***** Supplied material

[src/rtl/uart_checker_core.sv]
// uart_checker_core: runtime-configurable UART TX/RX checker with FIFOs and sticky error flags
module uart_checker_core
  import uart_checker_pkg::*;
#(
  parameter int G_DATA_WIDTH = 8,
  parameter int G_BUFFER_ADDR_WIDTH = 4,
  parameter int G_DIV_WIDTH = 16
) (
  input  logic                           clk,
  input  logic                           rst_n,
  input  logic [G_DIV_WIDTH-1:0]         i_baud_div,
  input  logic [1:0]                     i_parity_mode,
  input  logic                           i_stop_bits,
  input  logic                           i_first_bit,
  input  logic                           i_tx_valid,
  input  logic [G_DATA_WIDTH-1:0]        i_tx_data,
  output logic                           o_tx_ready,
  output logic                           o_tx,
  output logic                           o_tx_busy,
  input  logic                           i_rx,
  output logic                           o_rx_valid,
  output logic [G_DATA_WIDTH-1:0]        o_rx_data,
  input  logic                           i_rx_ready,
  output logic [G_BUFFER_ADDR_WIDTH:0]   o_rx_level,
  output logic                           o_parity_err,
  output logic                           o_frame_err,
  output logic                           o_overflow,
  input  logic                           i_clr_err
);
  localparam int DW = G_DIV_WIDTH;
  localparam int IW = $clog2(G_DATA_WIDTH);
  localparam logic [IW-1:0] LAST_IDX = IW'(G_DATA_WIDTH - 1);
  logic [DW-1:0] div_eff;
  assign div_eff = i_baud_div < DW'(C_MIN_BAUD_DIV) ? DW'(C_MIN_BAUD_DIV) : i_baud_div;
  tx_state_t tx_state, tx_next;
  logic tx_full, tx_empty, tx_pop, tx_tick, tx_last_stop, tx_bit, tx_tail, tx_two, tx_msb, tx_stop2nd;
  logic [G_DATA_WIDTH-1:0] tx_head, tx_word;
  logic [G_BUFFER_ADDR_WIDTH:0] tx_level;
  logic [DW-1:0] tx_div, tx_cnt;
  logic [1:0] tx_par;
  logic [IW-1:0] tx_idx, tx_bit_idx;
  uart_sync_fifo #(.G_WIDTH(G_DATA_WIDTH), .G_ADDR_WIDTH(G_BUFFER_ADDR_WIDTH)) u_tx_fifo (
    .clk(clk), .rst_n(rst_n), .wr_en(i_tx_valid), .wr_data(i_tx_data), .full(tx_full),
    .rd_en(tx_pop), .rd_data(tx_head), .empty(tx_empty), .level(tx_level)
  );
  always_ff @(posedge clk or negedge rst_n)
    if (!rst_n) tx_state <= TX_IDLE;
    else tx_state <= tx_next;
  always_comb begin
    tx_next = tx_state;
    case (tx_state)
      TX_IDLE:   if (!tx_empty) tx_next = TX_START;
      TX_START:  if (tx_tick) tx_next = TX_DATA;
      TX_DATA:   if (tx_tick && tx_idx == LAST_IDX) tx_next = parity_on(tx_par) ? TX_PARITY : TX_STOP;
      TX_PARITY: if (tx_tick) tx_next = TX_STOP;
      TX_STOP:   if (tx_last_stop) tx_next = tx_empty ? TX_IDLE : TX_START;
      default:   tx_next = TX_IDLE;
    endcase
  end
  // The next word is fetched on the final stop tick so back-to-back frames have no idle gap.
  always_comb begin
    tx_tick = tx_cnt == tx_div - DW'(1);
    tx_last_stop = tx_tick && (!tx_two || tx_stop2nd);
    tx_pop = !tx_empty && (tx_state == TX_IDLE || (tx_state == TX_STOP && tx_last_stop));
    tx_bit_idx = tx_msb ? LAST_IDX - tx_idx : tx_idx;
    tx_bit = tx_state == TX_START ? 1'b0 :
             tx_state == TX_DATA ? tx_word[tx_bit_idx] :
             tx_state == TX_PARITY ? parity_calc(9'(tx_word), tx_par) : 1'b1;
    o_tx_busy = tx_level != '0 || tx_state != TX_IDLE || tx_tail;
    o_tx_ready = !tx_full;
  end
  // The serial line is registered, so tx_tail keeps busy asserted until the stop bit leaves the pin.
  always_ff @(posedge clk or negedge rst_n)
    if (!rst_n) begin
      tx_cnt <= '0;
      tx_idx <= '0;
      tx_stop2nd <= 1'b0;
      tx_word <= '0;
      tx_div <= DW'(C_MIN_BAUD_DIV);
      tx_par <= '0;
      tx_two <= 1'b0;
      tx_msb <= 1'b0;
      o_tx <= 1'b1;
      tx_tail <= 1'b0;
    end else begin
      tx_cnt <= (tx_state == TX_IDLE || tx_tick) ? '0 : tx_cnt + DW'(1);
      tx_idx <= tx_state != TX_DATA ? '0 : tx_tick ? tx_idx + IW'(1) : tx_idx;
      tx_stop2nd <= tx_state != TX_STOP ? 1'b0 : tx_tick ? 1'b1 : tx_stop2nd;
      if (tx_pop) begin
        tx_word <= tx_head;
        tx_div <= div_eff;
        tx_par <= i_parity_mode;
        tx_two <= i_stop_bits;
        tx_msb <= i_first_bit;
      end
      o_tx <= tx_bit;
      tx_tail <= tx_state != TX_IDLE;
    end
  rx_state_t rx_state, rx_next;
  logic rx_s1, rx_s2, rx_prev, rx_fall, rx_sample, rx_push, rx_full, rx_empty, rx_msb;
  logic par_set, frame_set, ovf_set;
  logic [G_DATA_WIDTH-1:0] rx_word;
  logic [DW-1:0] rx_div, rx_cnt;
  logic [1:0] rx_par;
  logic [IW-1:0] rx_idx, rx_bit_idx;
  uart_sync_fifo #(.G_WIDTH(G_DATA_WIDTH), .G_ADDR_WIDTH(G_BUFFER_ADDR_WIDTH)) u_rx_fifo (
    .clk(clk), .rst_n(rst_n), .wr_en(rx_push), .wr_data(rx_word), .full(rx_full),
    .rd_en(i_rx_ready), .rd_data(o_rx_data), .empty(rx_empty), .level(o_rx_level)
  );
  always_ff @(posedge clk or negedge rst_n)
    if (!rst_n) rx_state <= RX_IDLE;
    else rx_state <= rx_next;
  always_comb begin
    rx_next = rx_state;
    case (rx_state)
      RX_IDLE:   if (rx_fall) rx_next = RX_START;
      RX_START:  if (rx_sample) rx_next = rx_s2 ? RX_IDLE : RX_DATA;
      RX_DATA:   if (rx_sample && rx_idx == LAST_IDX) rx_next = parity_on(rx_par) ? RX_PARITY : RX_STOP;
      RX_PARITY: if (rx_sample) rx_next = RX_STOP;
      RX_STOP:   if (rx_sample) rx_next = RX_IDLE;
      default:   rx_next = RX_IDLE;
    endcase
  end
  // The start bit is sampled at half a bit; every later sample is a full bit after the previous one.
  always_comb begin
    rx_fall = rx_prev && !rx_s2;
    rx_sample = rx_state == RX_START ? rx_cnt == (rx_div >> 1) - DW'(1) : rx_cnt == rx_div - DW'(1);
    rx_bit_idx = rx_msb ? LAST_IDX - rx_idx : rx_idx;
    rx_push = rx_state == RX_STOP && rx_sample;
    par_set = rx_state == RX_PARITY && rx_sample && rx_s2 != parity_calc(9'(rx_word), rx_par);
    frame_set = rx_push && !rx_s2;
    ovf_set = rx_push && rx_full;
    o_rx_valid = !rx_empty;
  end
  always_ff @(posedge clk or negedge rst_n)
    if (!rst_n) begin
      rx_s1 <= 1'b1;
      rx_s2 <= 1'b1;
      rx_prev <= 1'b1;
      rx_cnt <= '0;
      rx_idx <= '0;
      rx_word <= '0;
      rx_div <= DW'(C_MIN_BAUD_DIV);
      rx_par <= '0;
      rx_msb <= 1'b0;
      o_parity_err <= 1'b0;
      o_frame_err <= 1'b0;
      o_overflow <= 1'b0;
    end else begin
      rx_s1 <= i_rx;
      rx_s2 <= rx_s1;
      rx_prev <= rx_s2;
      rx_cnt <= (rx_state == RX_IDLE || rx_sample) ? '0 : rx_cnt + DW'(1);
      rx_idx <= rx_state != RX_DATA ? '0 : rx_sample ? rx_idx + IW'(1) : rx_idx;
      if (rx_state == RX_DATA && rx_sample) rx_word[rx_bit_idx] <= rx_s2;
      if (rx_state == RX_IDLE && rx_fall) begin
        rx_div <= div_eff;
        rx_par <= i_parity_mode;
        rx_msb <= i_first_bit;
      end
      o_parity_err <= par_set | (o_parity_err & ~i_clr_err);
      o_frame_err <= frame_set | (o_frame_err & ~i_clr_err);
      o_overflow <= ovf_set | (o_overflow & ~i_clr_err);
    end
endmodule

**********

Please report every line in the entries above that holds the string "output".

● Answer box
  output logic                           o_tx_ready,
  output logic                           o_tx,
  output logic                           o_tx_busy,
  output logic                           o_rx_valid,
  output logic [G_DATA_WIDTH-1:0]        o_rx_data,
  output logic [G_BUFFER_ADDR_WIDTH:0]   o_rx_level,
  output logic                           o_parity_err,
  output logic                           o_frame_err,
  output logic                           o_overflow,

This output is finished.